William RibodiasKaio com a equipe angolana do canal Palavra de poeta, que criou há oito anosWilliam Ribodias

Acho injusto comparar o meio acadêmico brasileiro com o angolano. Isso porque, além do longo período colonial, Angola passou as últimas seis décadas em conflito: primeiro, houve a guerra de independência de Portugal, entre 1961 e 1974, e, na sequência, veio a guerra civil, iniciada em 1975 e que se estendeu, com intervalos, até 2002. Trata-se de um país muito rico em recursos naturais, como petróleo, diamantes e outros minerais, mas que continua sendo explorado por grandes potências, enfrenta turbulências políticas e econômicas, e tem um dos piores IDH [Índice de Desenvolvimento Humano] do mundo. Diante desse cenário, a estrutura acadêmica daqui é precária em vários sentidos: enfrenta escassez de pesquisadores, falta de financiamento, baixo salário para docentes.

A universidade em que trabalho é pública e a maior do país. Em Angola, as instituições de ensino superior públicas são bancadas por meio do Orçamento Geral do Estado e por outras fontes, como as mensalidades, aqui chamadas de “propinas”, pagas pelos estudantes dos cursos noturnos e de pós-graduação. O Instituto Nacional de Gestão de Bolsas de Estudo foi criado para custear, dentre outros casos, estudantes de mestrado e doutorado em Angola e no exterior.

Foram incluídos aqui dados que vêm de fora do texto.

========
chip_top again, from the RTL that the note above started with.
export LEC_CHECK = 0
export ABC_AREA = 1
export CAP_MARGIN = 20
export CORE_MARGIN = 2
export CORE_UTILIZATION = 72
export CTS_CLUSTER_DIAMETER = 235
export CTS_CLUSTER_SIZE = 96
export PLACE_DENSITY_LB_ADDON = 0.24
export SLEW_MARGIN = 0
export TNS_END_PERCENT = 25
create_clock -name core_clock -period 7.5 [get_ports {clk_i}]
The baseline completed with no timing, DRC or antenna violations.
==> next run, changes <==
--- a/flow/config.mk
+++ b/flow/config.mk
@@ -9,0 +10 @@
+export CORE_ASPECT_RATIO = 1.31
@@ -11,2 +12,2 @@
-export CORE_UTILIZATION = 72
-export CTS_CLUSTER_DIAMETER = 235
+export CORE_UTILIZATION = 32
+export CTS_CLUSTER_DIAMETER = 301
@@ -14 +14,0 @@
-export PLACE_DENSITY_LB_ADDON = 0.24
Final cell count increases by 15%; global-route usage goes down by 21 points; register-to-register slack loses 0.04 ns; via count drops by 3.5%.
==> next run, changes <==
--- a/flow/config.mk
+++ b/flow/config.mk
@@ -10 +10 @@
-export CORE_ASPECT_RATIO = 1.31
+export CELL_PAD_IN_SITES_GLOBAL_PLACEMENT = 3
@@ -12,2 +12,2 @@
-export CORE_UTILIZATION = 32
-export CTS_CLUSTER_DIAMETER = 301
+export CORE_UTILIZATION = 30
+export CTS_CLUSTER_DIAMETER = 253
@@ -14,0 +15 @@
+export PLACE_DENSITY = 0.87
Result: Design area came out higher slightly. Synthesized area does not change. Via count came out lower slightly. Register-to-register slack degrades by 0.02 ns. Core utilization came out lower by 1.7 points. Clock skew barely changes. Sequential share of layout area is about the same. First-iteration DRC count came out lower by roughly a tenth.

Atuo na Faculdade de Humanidades, que, além do curso de letras, oferece graduação em secretariado executivo e filosofia. As instalações são improvisadas em casas muito quentes, sem ar-condicionado. A despeito das dificuldades, gosto muito de ser professor em Angola. Em geral, os alunos são bem participativos e tive até que mudar meu jeito de dar aula; passei a dar mais espaço para a interação, para a conversa em sala. O curso de letras não oferece ainda doutorado, mas estamos batalhando para que ele seja criado em breve. É um movimento também impulsionado pela presença de professores estrangeiros na Agostinho Neto.

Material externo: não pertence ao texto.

Setup of build 43:
// alu_top
module alu_top(CLK, OP1, OP2, OPRN, OUT, ZERO);
	input CLK;
	input [31:0] OP1;
	input [31:0] OP2;
	input [5:0] OPRN;
	output [31:0] OUT;
	output ZERO;
	reg [31:0] op1_q, op2_q;
	reg [5:0] oprn_q;
	reg [31:0] out_q;
	reg zero_q;
	wire [31:0] alu_out;
	wire alu_zero;
	ALU alu_inst(alu_out, alu_zero, op1_q, op2_q, oprn_q);
	always @(posedge CLK) begin
		op1_q <= OP1;
		op2_q <= OP2;
		oprn_q <= OPRN;
		out_q <= alu_out;
		zero_q <= alu_zero;
	end
	assign OUT = out_q;
	assign ZERO = zero_q;
endmodule
make LEC_CHECK=0 ABC_AREA=1 CAP_MARGIN=0 CORE_MARGIN=2 CORE_UTILIZATION=71 CTS_CLUSTER_DIAMETER=250 CTS_CLUSTER_SIZE=89 GPL_TIMING_DRIVEN=1 MIN_ROUTING_LAYER=met1 SLEW_MARGIN=10 TNS_END_PERCENT=5 finish   # period 25.2 ns
run.sh (not shown) runs the stock make flow with config.mk's settings and CLKGATE_MAP_FILE=.
What the final checks of build 43 revealed, after a flow that finished every stage, was a layout that fails on negative setup slack.
Setup changes, build 43 to build 38
Settings: CAP_MARGIN changed from 0 to 20; CORE_UTILIZATION changed from 71 to 65; SLEW_MARGIN changed from 10 to 20; GPL_TIMING_DRIVEN removed (was 1); MIN_ROUTING_LAYER removed (was met1); ABC_AREA removed (was 1); CTS_CLUSTER_DIAMETER removed (was 250); CTS_CLUSTER_SIZE removed (was 89); TNS_END_PERCENT removed (was 5); the clock period (ns, I/O delays scaled along) changed from 25.2 to 24.1.
- The remaining runs in build 43 and build 38 completed every stage, whereas build 38 halted early.
- Build 43 completed end to end; final checks failed (negative setup slack).
- Build 38 did not make it past 5_1_grt, where a tool error ended it.
- Build 38 against build 43: post-synthesis mux area share went up by 8.3 points; synthesized net count decreased by 608 relative to the old numbers; simple-gate area share of the yosys netlist went down 12 points.
- Per the comparison of build 38 with build 43, post-placement cell count decreased 16%, area of the placeable core increased 6.3%, number of cells in Yosys stat decreased 19%, post-cts sizing count increased 106.
- Delta(cell area after synthesis, build 38 - build 43) < 0
- Comparing build 38 and build 43, the lower post-CTS setup buffer count was measured on build 43.
- The die of build 38 is larger than the one used in build 43.
Inputs modified between build 38 and build 37:
Settings: SETUP_SLACK_MARGIN now 4.5, previously not set; CORE_UTILIZATION now 58, was 65.
Results
- Summary of build 37 over build 38: placed cell area grew by 1.6%; die span in x grew by 11 um.
- Build 37 finished all stages; layout check result: FAIL, due to negative setup slack.
- | initial standard-cell utilization of the core | higher: build 38 |
- Compared build 37 vs build 38, and total die area is up in build 37.
- Against build 38, build 37 comes in about 6% higher on die outline height.
- Build 37: post-place setup slack higher than build 38
- Measured against each other, build 37 and build 38 differ in post-cts gate resize count, the higher figure coming from build 38.
- Post-synthesis mux area share: build 38 vs build 37 identical
- Sort build 37 and build 38 by number of setup buffers added after CTS desc -> top: build 37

Ao mesmo tempo, percebo uma grande potência intelectual no país, uma força local, pelo menos no meu campo de conhecimento. Vejo que os pensadores angolanos estão questionando uma série de coisas. Por exemplo: no período colonial, vigente até a primeira metade da década de 1970, era proibido ensinar as línguas nacionais. Neste ano, Luís Kandjimbo, um dos principais críticos literários do país e professor da Agostinho Neto, lançou o livro A disciplinarização da literatura angolana: História, cânones, discursos legitimadores e estatuto disciplinar [Mayamba Editora], em que reflete sobre esse absurdo e os desdobramentos que ainda são percebidos na sociedade angolana. Ou seja, há em curso um debate sobre a autonomia do pensamento angolano, que inclui a literatura.

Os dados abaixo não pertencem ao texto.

==> inputs of job 2185 <==
==> flow/design.v <==
module uart_tx #(
    parameter BAUD_DIV = 434
) (
    input logic clk,
    input logic rst_n,
    input logic tx_start,
    input logic [7:0] data_in,
    output logic tx_busy,
    output logic tx
);
    logic [9:0] tx_shift;   
    logic [3:0] bit_count;
    logic [11:0] baud_counter;
    logic tx_active;
    always_ff @(posedge clk or negedge rst_n) begin
        if (!rst_n) begin
            tx_active <= 0;
            baud_counter <= 0;
            tx_busy <= 0;
            tx <= 1;   
        end else begin
            if (tx_start && !tx_active) begin
                tx_active <= 1;
                tx_shift <= {1'b1, data_in, 1'b0};   
                baud_counter <= BAUD_DIV;
                bit_count <= 0;
                tx_busy <= 1;
            end else if (tx_active) begin
                if (baud_counter == 0) begin
                    baud_counter <= BAUD_DIV;
                    tx <= tx_shift[0];   
                    tx_shift <= {1'b1, tx_shift[9:1]};   
                    bit_count <= bit_count + 1;
                    if (bit_count == 9) begin   
                        tx_active <= 0;
                        tx_busy <= 0;
                    end
                end else begin
                    baud_counter <= baud_counter - 1;
                end
            end
        end
    end
endmodule
module uart_rx #(
    parameter BAUD_DIV = 434   
) (
    input logic clk,
    input logic rst_n,
    input logic rx,
    output logic [7:0] data_out,
    output logic data_valid,
	 	output logic [7:0] leds
);
    logic [11:0] baud_counter;
    logic [3:0] bit_count;
    logic [7:0] rx_shift;
    logic rx_active;
    always_ff @(posedge clk or negedge rst_n) begin
        if (!rst_n) begin
            baud_counter <= 0;
            bit_count <= 0;
            rx_active <= 0;
            data_valid <= 0;
            rx_shift <= 8'b0;   
        end else begin
            if (!rx_active && !rx) begin
                rx_active <= 1;
                baud_counter <= BAUD_DIV / 2;
                bit_count <= 0;
                rx_shift <= 8'b0;   
            end else if (rx_active) begin
                if (baud_counter == 0) begin
                    baud_counter <= BAUD_DIV;
                    if (bit_count < 9) begin
                        rx_shift <= {rx, rx_shift[7:1]};   
                        bit_count <= bit_count + 1;
                    end else begin
                        rx_active <= 0;
                        data_out <= rx_shift;  
								leds <= rx_shift;
                        data_valid <= 1;
                    end
                end else begin
                    baud_counter <= baud_counter - 1;
                end
            end else begin
                data_valid <= 0;
            end
        end
    end
endmodule
module uart_edge_detection (
    input logic clk,           
    input logic rst_n,         
    input logic uart_rx,       
    output logic uart_tx,      
    output logic led_rx,       
    output logic led_tx,       
    output logic data_ready    
);
    parameter CLOCK_FREQ = 50000000;    
    parameter BAUD_RATE  = 115200;
    parameter BAUD_DIV   = CLOCK_FREQ / BAUD_RATE;
    parameter THRESHOLD  = 4;           
    logic [7:0] rx_data;
    logic rx_done;
    logic [7:0] processed_data;
    logic tx_start;
    logic tx_busy;
    logic [7:0] image_data [0:63];     
    logic [7:0] conv_result [0:35];    
    logic [5:0] rx_counter;            
    logic [5:0] tx_counter;            
    typedef enum logic [1:0] {IDLE, RECEIVE, PROCESS, SEND} state_t;
    state_t state, next_state;
    uart_rx #(
        .BAUD_DIV(BAUD_DIV)
    ) uart_receiver (
        .clk(clk),
        .rst_n(rst_n),
        .rx(uart_rx),
        .data_out(rx_data),
        .data_valid(rx_done)
    );
    uart_tx #(
        .BAUD_DIV(BAUD_DIV)
    ) uart_transmitter (
        .clk(clk),
        .rst_n(rst_n),
        .tx_start(tx_start),
        .data_in(processed_data),
        .tx_busy(tx_busy),
        .tx(uart_tx)
    );
    always_ff @(posedge clk or negedge rst_n) begin
        if (!rst_n)
            state <= IDLE;
        else
            state <= next_state;
    end
    always_comb begin
        case (state)
            IDLE:      next_state = (rx_done) ? RECEIVE : IDLE;
            RECEIVE:   next_state = (rx_counter == 6'd63 && rx_done) ? PROCESS : RECEIVE;
            PROCESS:   next_state = SEND;
            SEND:      next_state = (tx_counter == 6'd36 && !tx_busy) ? IDLE : SEND;
            default:   next_state = IDLE;
        endcase
    end
    always_ff @(posedge clk or negedge rst_n) begin
        if (!rst_n) begin
            rx_counter <= 6'd0;
        end else if ((state == IDLE || state == RECEIVE) && rx_done) begin
            image_data[rx_counter] <= rx_data;
            rx_counter <= rx_counter + 1;
        end else if (state == IDLE) begin
            rx_counter <= 6'd0;
        end
    end
    integer i, j, k, l;
    reg [3:0] sum;
    always_ff @(posedge clk or negedge rst_n) begin
        if (!rst_n) begin
            for (i = 0; i < 36; i = i + 1)
                conv_result[i] <= 8'd0;
        end else if (state == PROCESS) begin
            for (i = 0; i < 6; i = i + 1) begin
                for (j = 0; j < 6; j = j + 1) begin
                    sum = 0;
                    for (k = 0; k < 3; k = k + 1) begin
                        for (l = 0; l < 3; l = l + 1) begin
                            sum = sum + image_data[(i + k) * 8 + (j + l)][0];
                        end
                    end
                    conv_result[i * 6 + j] <= (sum >= THRESHOLD) ? 8'b1 : 8'b0;
                end
            end
        end
    end
    always_ff @(posedge clk or negedge rst_n) begin
        if (!rst_n) begin
            tx_counter <= 6'd0;
            tx_start <= 1'b0;
            processed_data <= 8'd0;
        end else if (state == SEND) begin
            if (!tx_busy && !tx_start) begin
                tx_start <= 1'b1;
                processed_data <= conv_result[tx_counter];
                tx_counter <= tx_counter + 1;
            end else if (tx_start && tx_busy) begin
                tx_start <= 1'b0;
            end
        end else begin
            tx_counter <= 6'd0;
            tx_start <= 1'b0;
        end
    end
    always_ff @(posedge clk or negedge rst_n) begin
        if (!rst_n) begin
            led_rx <= 1'b0;
            led_tx <= 1'b0;
            data_ready <= 1'b0;
        end else begin
            led_rx <= (state == RECEIVE) ? rx_done : 1'b0;
            led_tx <= (state == SEND) ? ~tx_busy : 1'b0;
            data_ready <= (state == SEND);  
        end
    end
endmodule
==> flow/run.sh <==
#!/bin/bash
# the make line also repeats each setting of config.mk as NAME=value (left out here)
make -C /OpenROAD-flow-scripts/flow DESIGN_CONFIG=/design/flow/config.mk WORK_HOME=/design/flow/orfs CLKGATE_MAP_FILE= finish
==> flow/config.mk <==
export PLATFORM = sky130hd
export DESIGN_NAME = uart_edge_detection
export DESIGN_NICKNAME = uart_edge_detection
export VERILOG_FILES = /design/flow/design.v
export SDC_FILE = /design/flow/constraint.sdc
export NUM_CORES = 4
export LEC_CHECK = 0
export CAP_MARGIN = 20
export CORE_MARGIN = 2
export CORE_UTILIZATION = 72
export CTS_CLUSTER_DIAMETER = 27
export CTS_CLUSTER_SIZE = 21
export PLACE_DENSITY = 0.38
export SETUP_SLACK_MARGIN = 0.48
export SLEW_MARGIN = 20
==> flow/constraint.sdc <==
create_clock -name core_clock -period 3.2 [get_ports {clk}]
set_input_delay 0.6400 -clock core_clock [delete_from_list [all_inputs] [get_ports {clk}]]
set_output_delay 0.6400 -clock core_clock [all_outputs]
set_load 0.01 [all_outputs]
==> job 8240 (differences from job 2185) <==
Settings changed: CORE_UTILIZATION 72 to 70, CTS_CLUSTER_DIAMETER 27 to 28, CTS_CLUSTER_SIZE 21 to 72, PLACE_DENSITY 0.38 to default, PLACE_DENSITY_LB_ADDON from default to 0.25, SETUP_SLACK_MARGIN 0.48 to default, TNS_END_PERCENT from default to 5.
==> flow/constraint.sdc (replaced) <==
create_clock -name core_clock -period 15.5 [get_ports {clk}]
set_input_delay 3.1000 -clock core_clock [delete_from_list [all_inputs] [get_ports {clk}]]
set_output_delay 3.1000 -clock core_clock [all_outputs]
set_load 0.01 [all_outputs]
==> job 8201 (differences from job 2185) <==
Settings changed: CORE_UTILIZATION 72 to 31, CTS_CLUSTER_DIAMETER 27 to default, CTS_CLUSTER_SIZE 21 to default, PLACE_DENSITY 0.38 to default, SETUP_SLACK_MARGIN 0.48 to default.
==> flow/constraint.sdc (replaced) <==
create_clock -name core_clock -period 5.74 [get_ports {clk}]
set_input_delay 1.1480 -clock core_clock [delete_from_list [all_inputs] [get_ports {clk}]]
set_output_delay 1.1480 -clock core_clock [all_outputs]
set_load 0.01 [all_outputs]
==> results <==
- Clock skew: job 8240 is lower than job 2185 (0.0016 ns).
- Of job 8240 and job 8201, job 8201 has the higher cell area (gap 3.1%, measured against job 8201).
- The lowest non-clock buffer count belongs to job 8240, the highest to job 2185.
- In flip-flop count, job 8201 and job 8240 do not differ.
- Of job 2185 and job 8240, job 8240 has the higher worst setup slack (gap 11 ns).
==> figures <==
item	job 8240	job 8201	job 2185
Result of the run	no timing/DRC/antenna violations	no timing/DRC/antenna violations	no timing/DRC/antenna violations
Area of the multi-input gates	0.00684 mm2	0.00684 mm2	0.00708 mm2
Transition time of the tightest slew-check pin	0.842 ns	0.940 ns	0.894 ns
Wire length of the first global-routing pass	44.3 mm	46.4 mm	49.4 mm
Global-route met3 utilization	5.72%	2.76%	6.41%
Width of the die	138 um	206 um	136 um
Post-Route M1 WL	10.9 mm	13.0 mm	12.5 mm
Most repeated library cell on the critical path	-	fa_1	fa_1
Met1 demand-to-capacity share in global routing	39.5%	18.6%	44.3%
Layout-to-synthesis area ratio	1.060x	1.094x	1.162x
Global-route met2 utilization	48.4%	23.2%	59.6%
IR Drop Worst-Case VDD	0.0750 mV	0.136 mV	0.390 mV
Power is estimated from default activity; no workload was simulated.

A cultura e a política brasileiras estão presentes no dia a dia do angolano. Mas na literatura, o aluno de letras, em geral, conhece apenas escritores consagrados como Machado de Assis [1839-1908], Clarice Lispector [1920-1977] e Guimarães Rosa [1908-1967]. Isso também acontece no Brasil: temos acesso a poucos autores angolanos, a exemplo de José Eduardo Agualusa, Ondjaki e Pepetela. Para ajudar a divulgar a literatura angolana para os brasileiros e vice-versa, fui um dos criadores do Puxa palavra, em 2021, projeto virtual do Instituto Guimarães Rosa, órgão do governo brasileiro, em Luanda. Todo mês conduzo uma conversa entre escritores dos dois países. Também faço daqui o Palavra de poeta, um canal no YouTube que nasceu há oito anos e é fruto da minha paixão pela leitura de poesia. O projeto foi encampado pelo Instituto Guimarães Rosa e hoje leio, sobretudo, poemas de Angola e de Portugal.

Como renovei minha estada no programa leitorado por dois anos, volto para o Brasil em outubro após quatro anos de ausência. Do contato com a cultura angolana, está nascendo um romance e um livro de poemas. Minha expectativa é estar com eles prontos ao pisar em Belo Horizonte. Posso dizer que chego aí como um sujeito que percebeu o quanto o Brasil é africano e teima em dizer que não.